(Beginning of Data provided)

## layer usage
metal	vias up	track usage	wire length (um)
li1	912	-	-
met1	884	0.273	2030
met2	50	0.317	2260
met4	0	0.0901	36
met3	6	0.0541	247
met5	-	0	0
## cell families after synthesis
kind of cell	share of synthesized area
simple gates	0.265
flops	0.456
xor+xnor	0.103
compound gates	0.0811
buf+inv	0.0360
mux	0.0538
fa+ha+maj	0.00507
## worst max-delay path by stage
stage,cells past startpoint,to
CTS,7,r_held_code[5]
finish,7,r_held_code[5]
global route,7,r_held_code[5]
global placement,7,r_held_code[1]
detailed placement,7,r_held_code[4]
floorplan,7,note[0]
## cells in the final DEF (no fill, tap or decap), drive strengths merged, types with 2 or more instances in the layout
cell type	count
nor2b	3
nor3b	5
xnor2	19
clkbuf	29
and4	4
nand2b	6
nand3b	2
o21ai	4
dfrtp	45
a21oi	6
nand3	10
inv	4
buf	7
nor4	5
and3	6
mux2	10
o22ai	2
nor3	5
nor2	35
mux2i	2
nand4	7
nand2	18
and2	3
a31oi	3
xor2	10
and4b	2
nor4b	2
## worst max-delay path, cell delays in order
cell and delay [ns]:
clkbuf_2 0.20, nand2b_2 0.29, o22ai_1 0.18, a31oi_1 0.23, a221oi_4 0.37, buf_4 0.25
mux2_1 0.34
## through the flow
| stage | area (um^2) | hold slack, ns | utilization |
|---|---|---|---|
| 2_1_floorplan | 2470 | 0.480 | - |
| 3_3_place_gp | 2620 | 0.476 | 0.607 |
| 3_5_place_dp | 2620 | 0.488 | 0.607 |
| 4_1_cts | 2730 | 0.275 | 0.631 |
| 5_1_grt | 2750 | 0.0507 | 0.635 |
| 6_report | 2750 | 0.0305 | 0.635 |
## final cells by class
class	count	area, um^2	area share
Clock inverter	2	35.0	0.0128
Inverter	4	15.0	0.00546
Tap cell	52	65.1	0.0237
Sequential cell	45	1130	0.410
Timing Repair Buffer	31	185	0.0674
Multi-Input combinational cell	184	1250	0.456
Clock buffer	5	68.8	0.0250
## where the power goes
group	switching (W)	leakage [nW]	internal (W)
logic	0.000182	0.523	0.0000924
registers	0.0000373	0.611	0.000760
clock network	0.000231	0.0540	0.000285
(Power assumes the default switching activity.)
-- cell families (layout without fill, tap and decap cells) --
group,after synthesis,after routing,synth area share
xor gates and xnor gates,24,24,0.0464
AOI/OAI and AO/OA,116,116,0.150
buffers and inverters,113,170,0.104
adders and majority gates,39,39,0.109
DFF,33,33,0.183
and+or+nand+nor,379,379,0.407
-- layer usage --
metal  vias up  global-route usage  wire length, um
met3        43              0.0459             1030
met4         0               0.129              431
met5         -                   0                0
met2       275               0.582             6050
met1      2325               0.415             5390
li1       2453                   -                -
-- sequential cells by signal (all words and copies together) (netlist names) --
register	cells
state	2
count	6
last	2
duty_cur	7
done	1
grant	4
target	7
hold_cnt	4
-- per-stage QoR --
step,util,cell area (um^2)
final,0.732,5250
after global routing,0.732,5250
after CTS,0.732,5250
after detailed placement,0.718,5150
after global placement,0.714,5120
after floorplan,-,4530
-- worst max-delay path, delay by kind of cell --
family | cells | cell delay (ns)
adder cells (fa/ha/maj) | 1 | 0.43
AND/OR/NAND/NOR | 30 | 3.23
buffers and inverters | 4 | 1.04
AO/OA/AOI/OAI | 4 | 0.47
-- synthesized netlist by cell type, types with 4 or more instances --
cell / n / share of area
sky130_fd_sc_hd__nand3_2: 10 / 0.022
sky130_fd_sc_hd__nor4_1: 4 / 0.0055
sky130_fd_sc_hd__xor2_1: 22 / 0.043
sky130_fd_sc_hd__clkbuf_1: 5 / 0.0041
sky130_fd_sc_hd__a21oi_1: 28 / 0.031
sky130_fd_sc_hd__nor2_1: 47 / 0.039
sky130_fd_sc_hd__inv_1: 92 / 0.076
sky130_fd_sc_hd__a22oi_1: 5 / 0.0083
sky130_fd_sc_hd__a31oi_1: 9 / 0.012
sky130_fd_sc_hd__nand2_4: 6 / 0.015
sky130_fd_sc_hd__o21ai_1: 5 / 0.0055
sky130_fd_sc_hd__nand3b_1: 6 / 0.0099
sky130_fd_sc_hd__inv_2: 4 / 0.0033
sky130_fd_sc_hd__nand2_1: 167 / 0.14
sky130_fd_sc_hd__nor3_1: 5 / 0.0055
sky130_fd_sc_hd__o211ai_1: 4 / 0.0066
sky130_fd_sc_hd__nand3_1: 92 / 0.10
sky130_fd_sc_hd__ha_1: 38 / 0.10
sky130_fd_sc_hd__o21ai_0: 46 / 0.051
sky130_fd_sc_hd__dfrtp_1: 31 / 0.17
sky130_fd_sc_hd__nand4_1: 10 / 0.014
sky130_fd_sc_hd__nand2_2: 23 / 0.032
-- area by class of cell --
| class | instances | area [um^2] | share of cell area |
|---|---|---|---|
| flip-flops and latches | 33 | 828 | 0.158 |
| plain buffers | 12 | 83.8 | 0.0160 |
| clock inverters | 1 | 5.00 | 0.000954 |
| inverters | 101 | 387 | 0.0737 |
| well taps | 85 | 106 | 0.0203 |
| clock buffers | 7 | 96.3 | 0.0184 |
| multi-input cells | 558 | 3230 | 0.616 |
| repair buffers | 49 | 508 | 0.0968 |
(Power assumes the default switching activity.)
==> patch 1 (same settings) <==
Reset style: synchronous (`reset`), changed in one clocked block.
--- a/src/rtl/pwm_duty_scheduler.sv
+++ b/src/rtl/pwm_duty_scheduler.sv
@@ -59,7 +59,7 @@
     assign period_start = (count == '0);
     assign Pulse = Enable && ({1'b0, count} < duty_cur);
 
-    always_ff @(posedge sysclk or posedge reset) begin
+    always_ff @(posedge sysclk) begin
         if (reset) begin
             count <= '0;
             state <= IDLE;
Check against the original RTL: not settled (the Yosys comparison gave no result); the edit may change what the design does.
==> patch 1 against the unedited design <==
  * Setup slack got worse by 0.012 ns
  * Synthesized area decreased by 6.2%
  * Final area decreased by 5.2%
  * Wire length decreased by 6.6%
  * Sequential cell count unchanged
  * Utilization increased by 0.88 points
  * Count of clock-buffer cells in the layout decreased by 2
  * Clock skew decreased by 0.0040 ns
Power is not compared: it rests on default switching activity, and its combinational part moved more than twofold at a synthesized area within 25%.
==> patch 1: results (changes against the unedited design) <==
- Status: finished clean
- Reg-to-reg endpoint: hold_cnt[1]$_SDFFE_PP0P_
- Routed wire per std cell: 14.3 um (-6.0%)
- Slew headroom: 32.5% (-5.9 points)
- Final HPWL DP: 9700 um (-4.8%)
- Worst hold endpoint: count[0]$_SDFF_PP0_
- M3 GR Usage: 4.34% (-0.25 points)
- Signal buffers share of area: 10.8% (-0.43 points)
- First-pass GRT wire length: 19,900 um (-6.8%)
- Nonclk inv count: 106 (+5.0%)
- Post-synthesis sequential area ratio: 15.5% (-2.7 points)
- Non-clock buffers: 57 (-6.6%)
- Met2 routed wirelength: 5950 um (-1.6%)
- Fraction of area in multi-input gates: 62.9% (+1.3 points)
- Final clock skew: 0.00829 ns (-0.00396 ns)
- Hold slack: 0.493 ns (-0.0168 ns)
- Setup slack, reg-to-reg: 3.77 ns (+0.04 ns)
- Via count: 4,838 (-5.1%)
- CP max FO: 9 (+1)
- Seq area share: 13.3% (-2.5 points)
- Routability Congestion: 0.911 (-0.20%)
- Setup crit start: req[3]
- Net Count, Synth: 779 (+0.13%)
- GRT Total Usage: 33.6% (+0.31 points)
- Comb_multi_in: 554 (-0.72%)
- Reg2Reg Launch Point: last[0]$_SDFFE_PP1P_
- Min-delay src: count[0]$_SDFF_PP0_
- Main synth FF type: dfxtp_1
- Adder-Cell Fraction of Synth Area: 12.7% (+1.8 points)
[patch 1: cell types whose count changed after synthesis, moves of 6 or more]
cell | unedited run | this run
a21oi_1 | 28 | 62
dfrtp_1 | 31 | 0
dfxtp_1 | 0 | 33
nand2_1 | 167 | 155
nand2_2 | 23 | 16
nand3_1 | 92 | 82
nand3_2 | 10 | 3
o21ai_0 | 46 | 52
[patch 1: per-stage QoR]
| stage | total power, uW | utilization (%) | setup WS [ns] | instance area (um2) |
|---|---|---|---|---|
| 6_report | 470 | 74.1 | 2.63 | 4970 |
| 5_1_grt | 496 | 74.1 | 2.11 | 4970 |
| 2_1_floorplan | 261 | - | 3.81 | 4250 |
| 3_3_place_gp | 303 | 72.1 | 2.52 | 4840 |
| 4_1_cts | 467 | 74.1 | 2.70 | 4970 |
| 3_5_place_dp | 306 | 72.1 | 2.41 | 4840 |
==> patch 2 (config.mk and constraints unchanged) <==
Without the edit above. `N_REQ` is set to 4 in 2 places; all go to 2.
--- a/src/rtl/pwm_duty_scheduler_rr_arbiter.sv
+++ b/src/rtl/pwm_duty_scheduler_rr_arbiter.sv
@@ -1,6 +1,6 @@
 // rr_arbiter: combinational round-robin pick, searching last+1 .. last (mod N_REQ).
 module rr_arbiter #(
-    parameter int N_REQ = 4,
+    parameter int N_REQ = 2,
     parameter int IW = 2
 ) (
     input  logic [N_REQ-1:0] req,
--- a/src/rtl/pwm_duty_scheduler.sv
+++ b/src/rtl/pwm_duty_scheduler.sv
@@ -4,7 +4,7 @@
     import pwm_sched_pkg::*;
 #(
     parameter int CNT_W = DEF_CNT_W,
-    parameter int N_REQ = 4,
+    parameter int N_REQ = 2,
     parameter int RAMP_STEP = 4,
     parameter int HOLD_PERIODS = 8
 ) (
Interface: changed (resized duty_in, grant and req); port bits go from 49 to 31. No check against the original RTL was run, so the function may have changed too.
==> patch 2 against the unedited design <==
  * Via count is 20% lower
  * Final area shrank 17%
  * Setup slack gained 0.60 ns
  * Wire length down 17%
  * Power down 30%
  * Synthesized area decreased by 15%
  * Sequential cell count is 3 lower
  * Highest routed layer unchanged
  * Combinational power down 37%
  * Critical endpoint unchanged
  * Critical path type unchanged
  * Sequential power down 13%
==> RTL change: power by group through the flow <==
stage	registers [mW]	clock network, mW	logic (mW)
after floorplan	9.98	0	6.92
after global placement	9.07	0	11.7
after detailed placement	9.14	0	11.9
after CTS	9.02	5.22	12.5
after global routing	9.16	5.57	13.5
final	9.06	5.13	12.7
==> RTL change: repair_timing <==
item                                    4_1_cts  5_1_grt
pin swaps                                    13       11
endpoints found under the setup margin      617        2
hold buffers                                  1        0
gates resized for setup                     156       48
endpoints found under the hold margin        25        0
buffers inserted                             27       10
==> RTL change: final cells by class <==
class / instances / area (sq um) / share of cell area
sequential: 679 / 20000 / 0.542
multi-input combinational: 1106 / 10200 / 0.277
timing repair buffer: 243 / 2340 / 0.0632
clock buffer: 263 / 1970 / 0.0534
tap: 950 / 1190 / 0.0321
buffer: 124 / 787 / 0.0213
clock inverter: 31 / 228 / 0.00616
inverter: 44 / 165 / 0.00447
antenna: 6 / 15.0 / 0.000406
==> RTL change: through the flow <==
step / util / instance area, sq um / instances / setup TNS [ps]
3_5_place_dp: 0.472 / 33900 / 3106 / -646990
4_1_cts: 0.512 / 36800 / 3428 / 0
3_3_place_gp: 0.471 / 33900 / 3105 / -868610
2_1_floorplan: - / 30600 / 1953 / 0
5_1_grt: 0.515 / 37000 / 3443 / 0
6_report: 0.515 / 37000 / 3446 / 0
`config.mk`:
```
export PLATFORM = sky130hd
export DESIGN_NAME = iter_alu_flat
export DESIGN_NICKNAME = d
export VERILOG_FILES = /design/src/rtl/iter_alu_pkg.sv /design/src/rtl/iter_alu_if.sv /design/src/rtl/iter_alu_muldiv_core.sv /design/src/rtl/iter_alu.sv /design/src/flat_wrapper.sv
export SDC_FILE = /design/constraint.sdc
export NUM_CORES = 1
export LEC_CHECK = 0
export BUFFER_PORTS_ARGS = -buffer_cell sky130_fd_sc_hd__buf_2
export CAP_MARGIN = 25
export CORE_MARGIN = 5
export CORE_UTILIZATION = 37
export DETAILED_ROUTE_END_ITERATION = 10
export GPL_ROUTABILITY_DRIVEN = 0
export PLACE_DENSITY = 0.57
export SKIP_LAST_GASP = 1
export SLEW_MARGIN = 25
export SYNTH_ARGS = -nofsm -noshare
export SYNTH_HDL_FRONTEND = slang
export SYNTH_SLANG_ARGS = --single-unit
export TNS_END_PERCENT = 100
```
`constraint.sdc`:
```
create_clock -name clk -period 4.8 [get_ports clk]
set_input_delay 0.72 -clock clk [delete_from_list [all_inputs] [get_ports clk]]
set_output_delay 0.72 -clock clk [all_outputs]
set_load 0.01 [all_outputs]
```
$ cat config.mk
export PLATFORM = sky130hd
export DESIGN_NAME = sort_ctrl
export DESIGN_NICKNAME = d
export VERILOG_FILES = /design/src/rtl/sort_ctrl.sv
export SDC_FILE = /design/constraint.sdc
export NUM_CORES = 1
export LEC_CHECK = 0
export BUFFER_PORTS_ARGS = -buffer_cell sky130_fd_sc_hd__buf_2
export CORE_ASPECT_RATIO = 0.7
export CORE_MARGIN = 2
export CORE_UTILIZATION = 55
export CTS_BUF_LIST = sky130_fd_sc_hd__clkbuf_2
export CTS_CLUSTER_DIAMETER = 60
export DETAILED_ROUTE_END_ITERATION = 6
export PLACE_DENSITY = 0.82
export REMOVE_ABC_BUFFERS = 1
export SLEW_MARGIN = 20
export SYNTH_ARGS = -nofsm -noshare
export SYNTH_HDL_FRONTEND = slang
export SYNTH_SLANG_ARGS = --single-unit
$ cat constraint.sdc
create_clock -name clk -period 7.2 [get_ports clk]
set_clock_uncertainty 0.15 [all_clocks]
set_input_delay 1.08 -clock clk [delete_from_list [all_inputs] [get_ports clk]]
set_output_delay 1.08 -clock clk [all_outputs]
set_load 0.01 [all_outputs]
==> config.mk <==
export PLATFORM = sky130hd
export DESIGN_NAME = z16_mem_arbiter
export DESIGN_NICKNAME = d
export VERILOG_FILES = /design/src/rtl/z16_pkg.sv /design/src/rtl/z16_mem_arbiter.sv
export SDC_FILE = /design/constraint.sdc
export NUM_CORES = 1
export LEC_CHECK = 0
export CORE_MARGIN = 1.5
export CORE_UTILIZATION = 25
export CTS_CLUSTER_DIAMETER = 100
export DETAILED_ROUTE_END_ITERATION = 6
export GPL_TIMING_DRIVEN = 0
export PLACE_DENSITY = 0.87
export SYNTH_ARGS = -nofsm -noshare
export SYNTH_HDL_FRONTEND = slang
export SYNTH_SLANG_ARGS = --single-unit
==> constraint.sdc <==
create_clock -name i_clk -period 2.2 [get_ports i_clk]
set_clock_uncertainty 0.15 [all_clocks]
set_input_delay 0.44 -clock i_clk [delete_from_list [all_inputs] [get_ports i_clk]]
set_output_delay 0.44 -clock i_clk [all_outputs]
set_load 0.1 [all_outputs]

(End of Data provided)

Look above for the line containing "-- synthesized netlist" and the line containing "sky130_fd_sc_hd__o21ai_1: 5 / 0.0055". Transcribe both, with the lines between them, exactly.

### Completed task
-- synthesized netlist by cell type, types with 4 or more instances --
cell / n / share of area
sky130_fd_sc_hd__nand3_2: 10 / 0.022
sky130_fd_sc_hd__nor4_1: 4 / 0.0055
sky130_fd_sc_hd__xor2_1: 22 / 0.043
sky130_fd_sc_hd__clkbuf_1: 5 / 0.0041
sky130_fd_sc_hd__a21oi_1: 28 / 0.031
sky130_fd_sc_hd__nor2_1: 47 / 0.039
sky130_fd_sc_hd__inv_1: 92 / 0.076
sky130_fd_sc_hd__a22oi_1: 5 / 0.0083
sky130_fd_sc_hd__a31oi_1: 9 / 0.012
sky130_fd_sc_hd__nand2_4: 6 / 0.015
sky130_fd_sc_hd__o21ai_1: 5 / 0.0055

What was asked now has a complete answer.